Please return the lines below verbatim, beginning at the one that has "bash standard.sh \" and stopping after the one that has "- CORE_UTILIZATION: 75 -> 78", and add no other lines.
======== WORKING DATA
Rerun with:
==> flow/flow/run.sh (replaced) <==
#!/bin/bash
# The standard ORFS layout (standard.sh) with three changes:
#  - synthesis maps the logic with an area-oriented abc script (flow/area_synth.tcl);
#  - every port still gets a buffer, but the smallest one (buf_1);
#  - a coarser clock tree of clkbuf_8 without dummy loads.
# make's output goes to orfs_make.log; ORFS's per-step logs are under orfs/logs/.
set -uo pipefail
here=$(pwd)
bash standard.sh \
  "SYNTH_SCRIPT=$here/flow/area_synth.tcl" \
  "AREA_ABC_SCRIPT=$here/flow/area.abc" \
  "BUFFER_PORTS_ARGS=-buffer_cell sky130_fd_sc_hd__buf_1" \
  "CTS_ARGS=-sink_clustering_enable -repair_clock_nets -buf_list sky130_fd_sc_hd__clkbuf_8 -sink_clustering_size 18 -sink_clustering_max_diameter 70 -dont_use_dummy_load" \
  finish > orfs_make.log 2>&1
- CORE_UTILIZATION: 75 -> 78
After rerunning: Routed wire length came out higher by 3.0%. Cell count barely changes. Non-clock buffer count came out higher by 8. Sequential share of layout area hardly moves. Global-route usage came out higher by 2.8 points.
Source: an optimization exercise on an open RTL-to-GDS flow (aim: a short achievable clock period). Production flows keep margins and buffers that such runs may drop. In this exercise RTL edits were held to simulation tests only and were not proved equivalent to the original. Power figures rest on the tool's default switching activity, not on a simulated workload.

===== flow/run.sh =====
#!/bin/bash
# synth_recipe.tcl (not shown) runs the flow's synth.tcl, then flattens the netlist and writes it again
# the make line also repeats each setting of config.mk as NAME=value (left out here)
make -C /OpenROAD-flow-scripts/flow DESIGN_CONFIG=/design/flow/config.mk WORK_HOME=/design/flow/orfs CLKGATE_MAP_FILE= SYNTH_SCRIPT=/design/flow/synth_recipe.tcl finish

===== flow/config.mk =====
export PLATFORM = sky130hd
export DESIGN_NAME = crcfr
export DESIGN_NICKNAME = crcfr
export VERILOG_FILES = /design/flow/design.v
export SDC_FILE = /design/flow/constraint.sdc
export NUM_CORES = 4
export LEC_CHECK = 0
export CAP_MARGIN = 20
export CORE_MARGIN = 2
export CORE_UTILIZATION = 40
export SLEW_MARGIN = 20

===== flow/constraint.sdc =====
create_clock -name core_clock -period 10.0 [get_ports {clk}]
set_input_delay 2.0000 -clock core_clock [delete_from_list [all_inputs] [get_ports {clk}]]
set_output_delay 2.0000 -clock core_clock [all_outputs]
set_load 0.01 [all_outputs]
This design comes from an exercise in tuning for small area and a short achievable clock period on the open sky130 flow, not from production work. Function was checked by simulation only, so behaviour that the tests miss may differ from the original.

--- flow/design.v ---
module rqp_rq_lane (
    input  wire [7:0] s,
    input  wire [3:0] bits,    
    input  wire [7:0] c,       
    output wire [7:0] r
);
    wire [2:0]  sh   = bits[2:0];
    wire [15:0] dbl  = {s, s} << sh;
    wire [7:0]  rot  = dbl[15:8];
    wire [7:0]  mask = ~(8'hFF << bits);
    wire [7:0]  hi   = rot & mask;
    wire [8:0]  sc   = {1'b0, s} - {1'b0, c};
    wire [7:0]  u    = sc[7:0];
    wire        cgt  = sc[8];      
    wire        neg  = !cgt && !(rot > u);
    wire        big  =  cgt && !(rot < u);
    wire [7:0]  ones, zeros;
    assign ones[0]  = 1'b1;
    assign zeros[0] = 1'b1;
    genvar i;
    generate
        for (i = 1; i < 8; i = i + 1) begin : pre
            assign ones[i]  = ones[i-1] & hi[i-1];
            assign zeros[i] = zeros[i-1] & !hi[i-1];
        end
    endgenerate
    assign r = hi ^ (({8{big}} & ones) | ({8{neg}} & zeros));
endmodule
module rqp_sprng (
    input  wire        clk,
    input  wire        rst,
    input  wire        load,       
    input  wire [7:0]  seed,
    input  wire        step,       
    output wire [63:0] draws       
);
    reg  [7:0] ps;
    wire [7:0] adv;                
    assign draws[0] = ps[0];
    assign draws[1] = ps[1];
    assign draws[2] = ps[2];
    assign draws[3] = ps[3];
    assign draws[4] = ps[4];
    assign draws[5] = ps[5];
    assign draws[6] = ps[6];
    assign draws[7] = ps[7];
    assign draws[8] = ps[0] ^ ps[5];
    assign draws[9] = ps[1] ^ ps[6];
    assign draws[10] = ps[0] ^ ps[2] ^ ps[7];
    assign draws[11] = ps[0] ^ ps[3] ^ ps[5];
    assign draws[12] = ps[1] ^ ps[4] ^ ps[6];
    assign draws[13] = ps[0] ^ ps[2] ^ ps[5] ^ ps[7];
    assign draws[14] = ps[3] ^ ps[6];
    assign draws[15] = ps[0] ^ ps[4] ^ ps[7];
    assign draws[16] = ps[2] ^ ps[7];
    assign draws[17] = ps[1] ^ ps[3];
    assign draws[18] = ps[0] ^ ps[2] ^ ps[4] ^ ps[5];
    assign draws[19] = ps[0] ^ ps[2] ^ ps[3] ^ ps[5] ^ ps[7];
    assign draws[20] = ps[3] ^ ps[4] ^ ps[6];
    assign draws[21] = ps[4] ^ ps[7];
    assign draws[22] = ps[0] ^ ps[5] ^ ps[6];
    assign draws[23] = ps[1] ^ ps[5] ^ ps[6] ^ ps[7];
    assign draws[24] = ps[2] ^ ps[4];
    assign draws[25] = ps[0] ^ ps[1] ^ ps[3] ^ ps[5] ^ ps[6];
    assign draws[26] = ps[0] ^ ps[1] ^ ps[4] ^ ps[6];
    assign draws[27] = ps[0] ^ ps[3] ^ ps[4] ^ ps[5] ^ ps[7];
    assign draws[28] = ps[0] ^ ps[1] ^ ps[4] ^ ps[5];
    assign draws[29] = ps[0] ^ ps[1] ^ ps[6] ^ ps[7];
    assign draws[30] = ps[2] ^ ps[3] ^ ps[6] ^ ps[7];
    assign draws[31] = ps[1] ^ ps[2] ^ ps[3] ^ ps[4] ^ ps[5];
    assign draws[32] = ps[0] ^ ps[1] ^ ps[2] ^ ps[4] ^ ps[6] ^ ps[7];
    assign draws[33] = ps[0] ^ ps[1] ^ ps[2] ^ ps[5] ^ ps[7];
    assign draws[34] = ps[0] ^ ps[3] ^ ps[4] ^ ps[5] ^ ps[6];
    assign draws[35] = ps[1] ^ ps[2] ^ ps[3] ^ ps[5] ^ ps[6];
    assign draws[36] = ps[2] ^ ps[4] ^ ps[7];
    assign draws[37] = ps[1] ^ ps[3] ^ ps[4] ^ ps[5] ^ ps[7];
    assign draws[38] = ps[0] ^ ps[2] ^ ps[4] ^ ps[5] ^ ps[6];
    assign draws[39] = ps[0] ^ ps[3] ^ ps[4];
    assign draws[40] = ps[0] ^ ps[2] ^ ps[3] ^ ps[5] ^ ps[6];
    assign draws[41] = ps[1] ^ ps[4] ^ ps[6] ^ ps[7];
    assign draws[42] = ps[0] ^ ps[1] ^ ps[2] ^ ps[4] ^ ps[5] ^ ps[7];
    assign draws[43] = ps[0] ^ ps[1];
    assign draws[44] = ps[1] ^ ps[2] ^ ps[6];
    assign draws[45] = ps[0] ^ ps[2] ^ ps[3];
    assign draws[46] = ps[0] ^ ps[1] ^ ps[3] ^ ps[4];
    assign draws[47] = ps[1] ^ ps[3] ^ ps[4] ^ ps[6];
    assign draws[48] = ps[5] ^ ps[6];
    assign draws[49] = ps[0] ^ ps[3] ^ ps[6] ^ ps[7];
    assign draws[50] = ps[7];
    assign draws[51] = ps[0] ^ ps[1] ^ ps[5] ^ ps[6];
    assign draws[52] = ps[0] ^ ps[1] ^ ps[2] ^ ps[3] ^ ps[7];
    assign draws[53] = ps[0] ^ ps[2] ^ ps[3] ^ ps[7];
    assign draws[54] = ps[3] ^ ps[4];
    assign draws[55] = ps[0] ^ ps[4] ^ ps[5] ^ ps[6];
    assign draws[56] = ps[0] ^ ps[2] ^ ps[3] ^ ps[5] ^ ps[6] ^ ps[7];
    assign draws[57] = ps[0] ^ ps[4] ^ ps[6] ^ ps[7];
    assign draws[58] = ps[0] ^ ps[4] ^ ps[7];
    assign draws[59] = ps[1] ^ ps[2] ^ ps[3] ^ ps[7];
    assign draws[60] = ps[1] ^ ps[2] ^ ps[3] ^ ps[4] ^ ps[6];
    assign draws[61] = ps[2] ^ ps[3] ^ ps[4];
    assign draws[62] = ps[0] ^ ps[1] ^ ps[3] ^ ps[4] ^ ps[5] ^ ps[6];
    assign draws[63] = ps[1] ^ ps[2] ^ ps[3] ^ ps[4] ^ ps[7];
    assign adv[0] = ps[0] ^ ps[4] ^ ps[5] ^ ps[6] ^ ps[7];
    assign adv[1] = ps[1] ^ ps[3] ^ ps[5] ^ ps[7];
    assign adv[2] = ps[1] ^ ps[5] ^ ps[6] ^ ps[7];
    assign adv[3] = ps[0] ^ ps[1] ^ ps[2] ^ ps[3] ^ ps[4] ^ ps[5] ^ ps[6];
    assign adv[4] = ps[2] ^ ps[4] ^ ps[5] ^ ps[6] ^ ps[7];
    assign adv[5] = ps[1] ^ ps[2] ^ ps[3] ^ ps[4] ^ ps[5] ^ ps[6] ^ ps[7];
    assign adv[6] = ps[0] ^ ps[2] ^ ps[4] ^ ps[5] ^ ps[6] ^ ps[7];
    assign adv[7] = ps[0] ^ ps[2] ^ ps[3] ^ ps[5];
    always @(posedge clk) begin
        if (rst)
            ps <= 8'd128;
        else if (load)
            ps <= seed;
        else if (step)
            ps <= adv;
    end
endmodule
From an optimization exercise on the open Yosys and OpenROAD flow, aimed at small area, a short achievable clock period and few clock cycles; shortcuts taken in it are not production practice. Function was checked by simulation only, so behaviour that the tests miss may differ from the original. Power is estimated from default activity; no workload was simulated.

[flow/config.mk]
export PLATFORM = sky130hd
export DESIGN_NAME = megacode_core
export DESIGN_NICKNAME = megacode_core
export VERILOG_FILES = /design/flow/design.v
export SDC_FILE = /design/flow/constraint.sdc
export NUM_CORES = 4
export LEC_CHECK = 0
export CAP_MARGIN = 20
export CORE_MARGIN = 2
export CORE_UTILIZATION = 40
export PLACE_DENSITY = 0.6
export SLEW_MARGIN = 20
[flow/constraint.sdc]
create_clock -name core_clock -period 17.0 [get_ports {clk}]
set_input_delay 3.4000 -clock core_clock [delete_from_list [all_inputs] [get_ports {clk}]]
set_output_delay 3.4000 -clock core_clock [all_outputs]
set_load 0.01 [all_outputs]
================
● **EXERCISE OUTPUT**
bash standard.sh \
  "SYNTH_SCRIPT=$here/flow/area_synth.tcl" \
  "AREA_ABC_SCRIPT=$here/flow/area.abc" \
  "BUFFER_PORTS_ARGS=-buffer_cell sky130_fd_sc_hd__buf_1" \
  "CTS_ARGS=-sink_clustering_enable -repair_clock_nets -buf_list sky130_fd_sc_hd__clkbuf_8 -sink_clustering_size 18 -sink_clustering_max_diameter 70 -dont_use_dummy_load" \
  finish > orfs_make.log 2>&1
- CORE_UTILIZATION: 75 -> 78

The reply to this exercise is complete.